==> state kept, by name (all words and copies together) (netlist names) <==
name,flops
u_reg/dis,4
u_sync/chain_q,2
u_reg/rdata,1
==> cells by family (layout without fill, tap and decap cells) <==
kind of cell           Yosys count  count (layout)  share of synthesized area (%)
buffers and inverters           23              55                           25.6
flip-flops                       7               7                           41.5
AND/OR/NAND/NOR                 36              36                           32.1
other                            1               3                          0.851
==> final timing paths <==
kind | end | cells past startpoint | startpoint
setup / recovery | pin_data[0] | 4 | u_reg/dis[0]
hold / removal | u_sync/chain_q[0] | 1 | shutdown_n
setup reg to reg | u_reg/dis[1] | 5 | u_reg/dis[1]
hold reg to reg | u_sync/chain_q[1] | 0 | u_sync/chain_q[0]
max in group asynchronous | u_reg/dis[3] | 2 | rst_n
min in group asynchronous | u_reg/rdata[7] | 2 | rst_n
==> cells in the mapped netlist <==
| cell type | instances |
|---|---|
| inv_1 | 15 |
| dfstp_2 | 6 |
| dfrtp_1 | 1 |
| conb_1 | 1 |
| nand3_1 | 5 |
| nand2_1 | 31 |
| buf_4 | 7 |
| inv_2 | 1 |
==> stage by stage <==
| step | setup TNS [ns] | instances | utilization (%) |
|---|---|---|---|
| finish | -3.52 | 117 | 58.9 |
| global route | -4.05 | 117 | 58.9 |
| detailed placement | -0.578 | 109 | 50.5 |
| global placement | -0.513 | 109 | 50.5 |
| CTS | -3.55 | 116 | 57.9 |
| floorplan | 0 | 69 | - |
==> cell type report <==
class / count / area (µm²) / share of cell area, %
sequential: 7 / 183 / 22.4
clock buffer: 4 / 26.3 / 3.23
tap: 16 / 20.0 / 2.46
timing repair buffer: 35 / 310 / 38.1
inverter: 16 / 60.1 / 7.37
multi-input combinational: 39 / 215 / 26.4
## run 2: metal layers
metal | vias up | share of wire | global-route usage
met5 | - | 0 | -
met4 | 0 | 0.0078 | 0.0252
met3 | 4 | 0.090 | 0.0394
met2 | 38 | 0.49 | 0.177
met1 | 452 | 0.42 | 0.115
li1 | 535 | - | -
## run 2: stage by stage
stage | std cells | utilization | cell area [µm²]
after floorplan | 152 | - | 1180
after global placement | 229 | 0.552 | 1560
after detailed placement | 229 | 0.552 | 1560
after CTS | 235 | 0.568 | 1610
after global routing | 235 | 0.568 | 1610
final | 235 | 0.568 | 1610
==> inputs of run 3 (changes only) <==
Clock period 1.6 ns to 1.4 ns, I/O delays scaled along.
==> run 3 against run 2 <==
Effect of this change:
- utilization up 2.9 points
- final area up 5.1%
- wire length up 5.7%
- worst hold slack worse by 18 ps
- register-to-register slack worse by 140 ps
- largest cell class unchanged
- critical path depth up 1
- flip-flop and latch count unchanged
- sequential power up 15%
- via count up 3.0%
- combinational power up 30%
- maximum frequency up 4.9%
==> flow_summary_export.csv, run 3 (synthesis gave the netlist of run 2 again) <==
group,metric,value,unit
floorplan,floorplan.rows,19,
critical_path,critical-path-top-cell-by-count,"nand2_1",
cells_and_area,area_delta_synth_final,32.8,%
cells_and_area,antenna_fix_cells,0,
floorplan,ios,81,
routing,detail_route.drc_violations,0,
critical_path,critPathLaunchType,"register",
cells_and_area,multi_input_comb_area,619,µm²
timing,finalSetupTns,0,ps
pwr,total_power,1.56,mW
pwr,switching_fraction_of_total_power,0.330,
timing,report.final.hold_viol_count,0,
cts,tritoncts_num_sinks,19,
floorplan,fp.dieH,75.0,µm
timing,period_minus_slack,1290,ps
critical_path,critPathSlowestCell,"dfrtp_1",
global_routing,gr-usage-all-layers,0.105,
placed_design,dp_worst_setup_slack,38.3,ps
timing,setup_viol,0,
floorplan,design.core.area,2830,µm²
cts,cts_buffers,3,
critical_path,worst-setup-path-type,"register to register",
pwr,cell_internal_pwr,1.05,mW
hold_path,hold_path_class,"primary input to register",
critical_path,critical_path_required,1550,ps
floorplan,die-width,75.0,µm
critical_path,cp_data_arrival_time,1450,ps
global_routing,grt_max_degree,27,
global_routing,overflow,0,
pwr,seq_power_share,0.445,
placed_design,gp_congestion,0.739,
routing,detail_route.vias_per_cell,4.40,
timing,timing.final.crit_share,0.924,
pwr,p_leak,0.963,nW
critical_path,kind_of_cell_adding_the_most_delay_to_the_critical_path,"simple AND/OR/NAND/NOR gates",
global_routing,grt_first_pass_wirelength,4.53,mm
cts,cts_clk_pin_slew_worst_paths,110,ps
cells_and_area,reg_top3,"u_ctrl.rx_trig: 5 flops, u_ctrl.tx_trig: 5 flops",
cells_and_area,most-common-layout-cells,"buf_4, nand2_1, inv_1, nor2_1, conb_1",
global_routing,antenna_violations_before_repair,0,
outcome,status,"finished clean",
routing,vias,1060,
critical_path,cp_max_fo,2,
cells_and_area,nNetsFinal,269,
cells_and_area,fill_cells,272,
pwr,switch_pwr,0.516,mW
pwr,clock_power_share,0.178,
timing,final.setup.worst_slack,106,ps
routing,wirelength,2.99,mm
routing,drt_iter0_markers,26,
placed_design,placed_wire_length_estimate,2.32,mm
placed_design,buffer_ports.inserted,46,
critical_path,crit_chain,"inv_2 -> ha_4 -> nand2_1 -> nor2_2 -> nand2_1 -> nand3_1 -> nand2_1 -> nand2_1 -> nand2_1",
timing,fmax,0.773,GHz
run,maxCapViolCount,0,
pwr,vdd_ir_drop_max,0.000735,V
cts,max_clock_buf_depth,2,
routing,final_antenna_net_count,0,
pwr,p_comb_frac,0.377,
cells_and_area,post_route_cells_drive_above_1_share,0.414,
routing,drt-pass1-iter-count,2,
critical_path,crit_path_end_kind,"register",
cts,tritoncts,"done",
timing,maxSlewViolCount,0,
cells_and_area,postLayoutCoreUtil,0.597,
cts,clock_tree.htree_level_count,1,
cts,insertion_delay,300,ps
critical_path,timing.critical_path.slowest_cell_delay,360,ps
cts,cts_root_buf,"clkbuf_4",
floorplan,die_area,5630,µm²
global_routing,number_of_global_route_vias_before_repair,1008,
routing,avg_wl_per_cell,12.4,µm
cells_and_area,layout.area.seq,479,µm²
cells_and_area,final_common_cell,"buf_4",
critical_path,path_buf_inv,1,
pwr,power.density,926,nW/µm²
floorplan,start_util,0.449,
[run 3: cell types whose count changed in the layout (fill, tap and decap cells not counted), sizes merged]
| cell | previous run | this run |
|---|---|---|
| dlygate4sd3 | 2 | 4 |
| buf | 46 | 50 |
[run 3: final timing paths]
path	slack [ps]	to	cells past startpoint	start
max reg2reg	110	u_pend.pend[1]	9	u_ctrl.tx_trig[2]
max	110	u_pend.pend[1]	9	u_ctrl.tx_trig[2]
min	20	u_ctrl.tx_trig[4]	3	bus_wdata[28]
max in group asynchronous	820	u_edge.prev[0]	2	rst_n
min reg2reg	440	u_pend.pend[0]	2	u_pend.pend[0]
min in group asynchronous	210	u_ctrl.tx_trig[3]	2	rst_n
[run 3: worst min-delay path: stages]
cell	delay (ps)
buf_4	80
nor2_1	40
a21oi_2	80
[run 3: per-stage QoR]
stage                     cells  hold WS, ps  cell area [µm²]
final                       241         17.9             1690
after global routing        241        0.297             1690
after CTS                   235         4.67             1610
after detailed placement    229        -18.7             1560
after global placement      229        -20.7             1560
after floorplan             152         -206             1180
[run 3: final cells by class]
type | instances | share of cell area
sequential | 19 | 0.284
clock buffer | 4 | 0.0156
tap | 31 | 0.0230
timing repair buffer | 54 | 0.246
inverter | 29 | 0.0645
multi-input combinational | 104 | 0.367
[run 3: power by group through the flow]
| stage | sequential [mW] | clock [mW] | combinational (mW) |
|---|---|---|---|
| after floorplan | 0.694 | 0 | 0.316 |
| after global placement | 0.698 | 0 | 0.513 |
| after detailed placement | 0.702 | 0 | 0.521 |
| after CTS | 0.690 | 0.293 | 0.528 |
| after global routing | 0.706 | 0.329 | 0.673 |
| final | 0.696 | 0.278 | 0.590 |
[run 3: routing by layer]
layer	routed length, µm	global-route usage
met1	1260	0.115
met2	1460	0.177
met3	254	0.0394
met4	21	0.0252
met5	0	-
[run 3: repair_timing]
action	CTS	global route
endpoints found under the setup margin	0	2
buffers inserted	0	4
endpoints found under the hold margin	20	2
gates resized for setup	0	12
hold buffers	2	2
**src/rtl/pwpe_pkg.sv**
```systemverilog
package pwpe_pkg;
  localparam int ST_PRI_DET  = 0;
  localparam int ST_SEC_DET  = 1;
  localparam int ST_SEC_TGT  = 2;
  localparam int ST_SIG_SERR = 3;
  localparam int ST_W        = 4;
endpackage

```
**src/rtl/pwpe_lane.sv**
```systemverilog
module pwpe_lane #(
  parameter int DW = 32,
  parameter int CW = 4
) (
  input  logic          clk,
  input  logic          rst_n,
  input  logic          in_valid,
  output logic          in_ready,
  input  logic [DW-1:0] in_ad,
  input  logic [CW-1:0] in_cbe,
  input  logic          in_par,
  input  logic          resp_en,
  output logic          out_valid,
  input  logic          out_ready,
  output logic [DW-1:0] out_ad,
  output logic [CW-1:0] out_cbe,
  output logic          out_par,
  output logic          perr_n,
  output logic          det_pulse
);
  localparam int WW = DW + CW;

  logic          cap_v;
  logic [WW-1:0] cap_w;
  logic          o_v;
  logic [WW-1:0] o_w;
  logic          o_poison;
  logic          par_bad;
  logic          take;

  assign in_ready = !cap_v && (!o_v || out_ready);
  assign take     = in_valid && in_ready;
  // parity arrives one clock after the data it covers
  assign par_bad  = cap_v && (in_par != (^cap_w));

  always_ff @(posedge clk) begin
    if (!rst_n) begin
      cap_v    <= 1'b0;
      cap_w    <= '0;
      o_v      <= 1'b0;
      o_w      <= '0;
      o_poison <= 1'b0;
      perr_n   <= 1'b1;
    end else begin
      cap_v <= take;
      if (take) cap_w <= {in_ad, in_cbe};
      if (cap_v) begin
        o_v      <= 1'b1;
        o_w      <= cap_w;
        o_poison <= par_bad;
      end else if (out_ready) begin
        o_v <= 1'b0;
      end
      perr_n <= !(par_bad && resp_en);
    end
  end

  assign out_valid = o_v;
  assign out_ad    = o_w[WW-1:CW];
  assign out_cbe   = o_w[CW-1:0];
  assign out_par   = (^o_w) ^ o_poison;
  assign det_pulse = par_bad;

  // a parity-error pulse always belongs to a poisoned word just loaded
  p_perr_poison_r2: assert property (@(posedge clk) disable iff (!rst_n)
    !perr_n |-> (o_v && o_poison && $past(resp_en)));
  // capture stage never holds a word while the output is occupied
  p_no_overflow_r6: assert property (@(posedge clk) disable iff (!rst_n)
    cap_v |-> !o_v);
  // stalled output keeps its contents
  p_hold_r6: assert property (@(posedge clk) disable iff (!rst_n)
    (o_v && !out_ready) |=> (o_v && $stable(o_w) && $stable(o_poison)));
endmodule

```
**src/rtl/pwpe_serr_gate.sv**
```systemverilog
module pwpe_serr_gate (
  input  logic clk,
  input  logic rst_n,
  input  logic tgt_perr_n,
  input  logic serr_en,
  input  logic pw_serr_mask,
  input  logic pri_resp_en,
  input  logic sec_resp_en,
  output logic serr_n,
  output logic dpd_pulse,
  output logic sig_pulse
);
  logic hit;

  assign hit       = !tgt_perr_n;
  assign dpd_pulse = hit && sec_resp_en;
  assign sig_pulse = dpd_pulse && pri_resp_en && serr_en && !pw_serr_mask;

  always_ff @(posedge clk) begin
    if (!rst_n) serr_n <= 1'b1;
    else        serr_n <= !sig_pulse;
  end

  // system error only follows a target report with all four enables
  p_serr_gated_r9: assert property (@(posedge clk) disable iff (!rst_n)
    !serr_n |-> $past(!tgt_perr_n && serr_en && !pw_serr_mask && pri_resp_en && sec_resp_en));
endmodule

```
**src/rtl/pwpe_status.sv**
```systemverilog
module pwpe_status #(
  parameter int N = 4
) (
  input  logic         clk,
  input  logic         rst_n,
  input  logic [N-1:0] set,
  input  logic [N-1:0] clr,
  output logic [N-1:0] st
);
  for (genvar i = 0; i < N; i++) begin : g_bit
    always_ff @(posedge clk) begin
      if (!rst_n)      st[i] <= 1'b0;
      else if (set[i]) st[i] <= 1'b1;
      else if (clr[i]) st[i] <= 1'b0;
    end

    // bit stays set until a clear strobe
    p_sticky_r10: assert property (@(posedge clk) disable iff (!rst_n)
      (st[i] && !clr[i]) |=> st[i]);
    // set wins over a simultaneous clear
    p_set_wins_r10: assert property (@(posedge clk) disable iff (!rst_n)
      set[i] |=> st[i]);
  end
endmodule

```
**src/rtl/pw_parity_guard.sv**
```systemverilog
module pw_parity_guard
  import pwpe_pkg::*;
#(
  parameter int DW = 32,
  parameter int CW = 4
) (
  input  logic            clk,
  input  logic            rst_n,
  input  logic            pri_dp_valid,
  output logic            pri_dp_ready,
  input  logic [DW-1:0]   pri_ad,
  input  logic [CW-1:0]   pri_cbe,
  input  logic            pri_par,
  input  logic            sec_dp_valid,
  output logic            sec_dp_ready,
  input  logic [DW-1:0]   sec_ad,
  input  logic [CW-1:0]   sec_cbe,
  input  logic            sec_par,
  output logic            dn_valid,
  input  logic            dn_ready,
  output logic [DW-1:0]   dn_ad,
  output logic [CW-1:0]   dn_cbe,
  output logic            dn_par,
  output logic            up_valid,
  input  logic            up_ready,
  output logic [DW-1:0]   up_ad,
  output logic [CW-1:0]   up_cbe,
  output logic            up_par,
  input  logic            sec_tgt_perr_n,
  input  logic            pri_perr_resp_en,
  input  logic            sec_perr_resp_en,
  input  logic            serr_en,
  input  logic            pw_serr_mask,
  input  logic [ST_W-1:0] status_clr,
  output logic            pri_perr_n,
  output logic            sec_perr_n,
  output logic            pri_serr_n,
  output logic [ST_W-1:0] status
);
  logic            pri_det, sec_det, dpd_p, sig_p;
  logic [ST_W-1:0] st_set;

  pwpe_lane #(.DW(DW), .CW(CW)) u_down (
    .clk(clk), .rst_n(rst_n),
    .in_valid(pri_dp_valid), .in_ready(pri_dp_ready),
    .in_ad(pri_ad), .in_cbe(pri_cbe), .in_par(pri_par),
    .resp_en(pri_perr_resp_en),
    .out_valid(dn_valid), .out_ready(dn_ready),
    .out_ad(dn_ad), .out_cbe(dn_cbe), .out_par(dn_par),
    .perr_n(pri_perr_n), .det_pulse(pri_det)
  );

  pwpe_lane #(.DW(DW), .CW(CW)) u_up (
    .clk(clk), .rst_n(rst_n),
    .in_valid(sec_dp_valid), .in_ready(sec_dp_ready),
    .in_ad(sec_ad), .in_cbe(sec_cbe), .in_par(sec_par),
    .resp_en(sec_perr_resp_en),
    .out_valid(up_valid), .out_ready(up_ready),
    .out_ad(up_ad), .out_cbe(up_cbe), .out_par(up_par),
    .perr_n(sec_perr_n), .det_pulse(sec_det)
  );

  pwpe_serr_gate u_serr (
    .clk(clk), .rst_n(rst_n),
    .tgt_perr_n(sec_tgt_perr_n),
    .serr_en(serr_en), .pw_serr_mask(pw_serr_mask),
    .pri_resp_en(pri_perr_resp_en), .sec_resp_en(sec_perr_resp_en),
    .serr_n(pri_serr_n), .dpd_pulse(dpd_p), .sig_pulse(sig_p)
  );

  always_comb begin
    st_set              = '0;
    st_set[ST_PRI_DET]  = pri_det;
    st_set[ST_SEC_DET]  = sec_det;
    st_set[ST_SEC_TGT]  = dpd_p;
    st_set[ST_SIG_SERR] = sig_p;
  end

  pwpe_status #(.N(ST_W)) u_stat (
    .clk(clk), .rst_n(rst_n), .set(st_set), .clr(status_clr), .st(status)
  );

  // a detected primary error is recorded whatever the enable
  p_det_recorded_r3: assert property (@(posedge clk) disable iff (!rst_n)
    pri_det |=> status[ST_PRI_DET]);
  // system-error pulse is mirrored in status
  p_serr_status_r9: assert property (@(posedge clk) disable iff (!rst_n)
    !pri_serr_n |-> status[ST_SIG_SERR]);
endmodule

```
**src/rtl/hsk_link_pkg.sv**
```systemverilog
package hsk_link_pkg;
   typedef enum logic [1:0] {
      ST_IDLE    = 2'd0,
      ST_SHIFT   = 2'd1,
      ST_RELEASE = 2'd2
   } link_state_e;
endpackage

```
**src/rtl/hsk_sync.sv**
```systemverilog
module hsk_sync #(
   parameter int          W       = 2,
   parameter int          STAGES  = 2,
   parameter logic [W-1:0] RST_VAL = '1
) (
   input  logic         clk,
   input  logic         rst_n,
   input  logic [W-1:0] d,
   output logic [W-1:0] q
);
   logic [W-1:0] stg [STAGES];

   for (genvar g = 0; g < STAGES; g++) begin : g_stage
      if (g == 0) begin : g_first
         always_ff @(posedge clk or negedge rst_n)
            if (!rst_n) stg[g] <= RST_VAL;
            else        stg[g] <= d;
      end else begin : g_next
         always_ff @(posedge clk or negedge rst_n)
            if (!rst_n) stg[g] <= RST_VAL;
            else        stg[g] <= stg[g-1];
      end
   end

   assign q = stg[STAGES-1];
endmodule

```
**src/rtl/hsk_edge.sv**
```systemverilog
module hsk_edge (
   input  logic clk,
   input  logic rst_n,
   input  logic lvl,
   output logic rise,
   output logic fall
);
   logic prev;

   always_ff @(posedge clk or negedge rst_n)
      if (!rst_n) prev <= 1'b1;
      else        prev <= lvl;

   assign rise = lvl & ~prev;
   assign fall = ~lvl & prev;
endmodule

```
**src/rtl/hsk_shifter.sv**
```systemverilog
module hsk_shifter #(
   parameter int W         = 8,
   parameter bit MSB_FIRST = 1'b1
) (
   input  logic         clk,
   input  logic         rst_n,
   input  logic         load,
   input  logic         clear,
   input  logic         shift_en,
   input  logic         ser_in,
   input  logic [W-1:0] load_val,
   output logic [W-1:0] q,
   output logic         head
);
   logic [W-1:0] shifted;

   if (MSB_FIRST) begin : g_msb
      assign shifted = {q[W-2:0], ser_in};
      assign head    = q[W-1];
   end else begin : g_lsb
      assign shifted = {ser_in, q[W-1:1]};
      assign head    = q[0];
   end

   always_ff @(posedge clk or negedge rst_n)
      if (!rst_n)        q <= '0;
      else if (load)     q <= load_val;
      else if (clear)    q <= '0;
      else if (shift_en) q <= shifted;
endmodule

```
**src/rtl/hsk_ack_timer.sv**
```systemverilog
module hsk_ack_timer #(
   parameter int LIMIT = 1_600_000
) (
   input  logic clk,
   input  logic rst_n,
   input  logic run,
   output logic expired
);
   localparam int TW = $clog2(LIMIT + 1);
   logic [TW-1:0] cnt;

   always_ff @(posedge clk or negedge rst_n)
      if (!rst_n)   cnt <= '0;
      else if (!run) cnt <= '0;
      else if (!expired) cnt <= cnt + 1'b1;

   assign expired = run && (cnt == TW'(LIMIT - 1));
endmodule

```
**src/rtl/hsk_byte_link.sv**
```systemverilog
module hsk_byte_link
   import hsk_link_pkg::*;
#(
   parameter int DATA_W      = 8,
   parameter int SYNC_STAGES = 2,
   parameter int TIMEOUT_CYC = 1_600_000,
   parameter bit MSB_FIRST   = 1'b1
) (
   input  logic              clk,
   input  logic              rst_n,
   input  logic              send_req,
   input  logic [DATA_W-1:0] send_data,
   input  logic              recv_req,
   output logic              busy,
   output logic              done,
   output logic [DATA_W-1:0] rx_data,
   output logic              timeout_err,
   output logic              ack_warn,
   output logic              sdat_o,
   output logic              sdat_oe,
   input  logic              sdat_i,
   input  logic              sclk_in,
   output logic              req_n,
   input  logic              ack_n
);
   localparam int CNT_W = $clog2(DATA_W);

   if (DATA_W < 2) begin : g_bad_width
      $error("DATA_W must be at least 2");
   end
   if (SYNC_STAGES < 2) begin : g_bad_sync
      $error("SYNC_STAGES must be at least 2");
   end
   if (TIMEOUT_CYC < 2) begin : g_bad_tmo
      $error("TIMEOUT_CYC must be at least 2");
   end

   link_state_e       state;
   logic              dir_out;
   logic              req_n_q;
   logic [CNT_W-1:0]  bitcnt;
   logic              out_bit;
   logic [DATA_W-1:0] rx_q;
   logic              done_q, tmo_q, warn_q;

   logic [1:0]        pins_s;
   logic              sclk_s, ack_s, sclk_rise, sclk_fall;
   logic              sh_load, sh_clear, sh_shift, sh_head;
   logic [DATA_W-1:0] sh_q;
   logic              expired, last_bit, first_bit;

   hsk_sync #(.W(2), .STAGES(SYNC_STAGES), .RST_VAL(2'b11)) u_sync (
      .clk(clk), .rst_n(rst_n), .d({ack_n, sclk_in}), .q(pins_s));

   assign sclk_s = pins_s[0];
   assign ack_s  = pins_s[1];

   hsk_edge u_edge (
      .clk(clk), .rst_n(rst_n), .lvl(sclk_s), .rise(sclk_rise), .fall(sclk_fall));

   assign sh_load  = (state == ST_IDLE) && send_req;
   assign sh_clear = (state == ST_IDLE) && !send_req && recv_req;
   assign sh_shift = (state == ST_SHIFT) && sclk_rise;

   hsk_shifter #(.W(DATA_W), .MSB_FIRST(MSB_FIRST)) u_shift (
      .clk(clk), .rst_n(rst_n), .load(sh_load), .clear(sh_clear),
      .shift_en(sh_shift), .ser_in(sdat_i), .load_val(send_data),
      .q(sh_q), .head(sh_head));

   hsk_ack_timer #(.LIMIT(TIMEOUT_CYC)) u_timer (
      .clk(clk), .rst_n(rst_n), .run(state == ST_RELEASE), .expired(expired));

   assign last_bit  = (bitcnt == CNT_W'(DATA_W - 1));
   assign first_bit = MSB_FIRST ? send_data[DATA_W-1] : send_data[0];

   always_ff @(posedge clk or negedge rst_n) begin
      if (!rst_n) begin
         state   <= ST_IDLE;
         dir_out <= 1'b0;
         req_n_q <= 1'b1;
         bitcnt  <= '0;
         out_bit <= 1'b0;
         rx_q    <= '0;
         done_q  <= 1'b0;
         tmo_q   <= 1'b0;
         warn_q  <= 1'b0;
      end else begin
         done_q <= 1'b0;
         tmo_q  <= 1'b0;
         warn_q <= 1'b0;
         unique case (state)
            ST_IDLE: begin
               if (send_req) begin
                  dir_out <= 1'b1;
                  out_bit <= first_bit;
                  req_n_q <= 1'b0;
                  bitcnt  <= '0;
                  state   <= ST_SHIFT;
               end else if (recv_req) begin
                  dir_out <= 1'b0;
                  req_n_q <= 1'b0;
                  bitcnt  <= '0;
                  state   <= ST_SHIFT;
               end
            end
            ST_SHIFT: begin
               if (sclk_fall && dir_out) out_bit <= sh_head;
               if (sclk_rise) begin
                  bitcnt <= bitcnt + 1'b1;
                  if (last_bit) begin
                     req_n_q <= 1'b1;
                     warn_q  <= ack_s;
                     state   <= ST_RELEASE;
                  end
               end
            end
            ST_RELEASE: begin
               if (ack_s) begin
                  done_q <= 1'b1;
                  if (!dir_out) rx_q <= sh_q;
                  state <= ST_IDLE;
               end else if (expired) begin
                  tmo_q <= 1'b1;
                  state <= ST_IDLE;
               end
            end
            default: state <= ST_IDLE;
         endcase
      end
   end

   assign busy        = (state != ST_IDLE);
   assign done        = done_q;
   assign timeout_err = tmo_q;
   assign ack_warn    = warn_q;
   assign rx_data     = rx_q;
   assign req_n       = req_n_q;
   assign sdat_o      = out_bit;
   assign sdat_oe     = busy && dir_out;
endmodule

```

========================

> What the task asks:
Look through the material above for "register" and copy the lines that have it.

> Solution to this problem:
- register-to-register slack worse by 140 ps
critical_path,critPathLaunchType,"register",
critical_path,worst-setup-path-type,"register to register",
hold_path,hold_path_class,"primary input to register",
critical_path,crit_path_end_kind,"register",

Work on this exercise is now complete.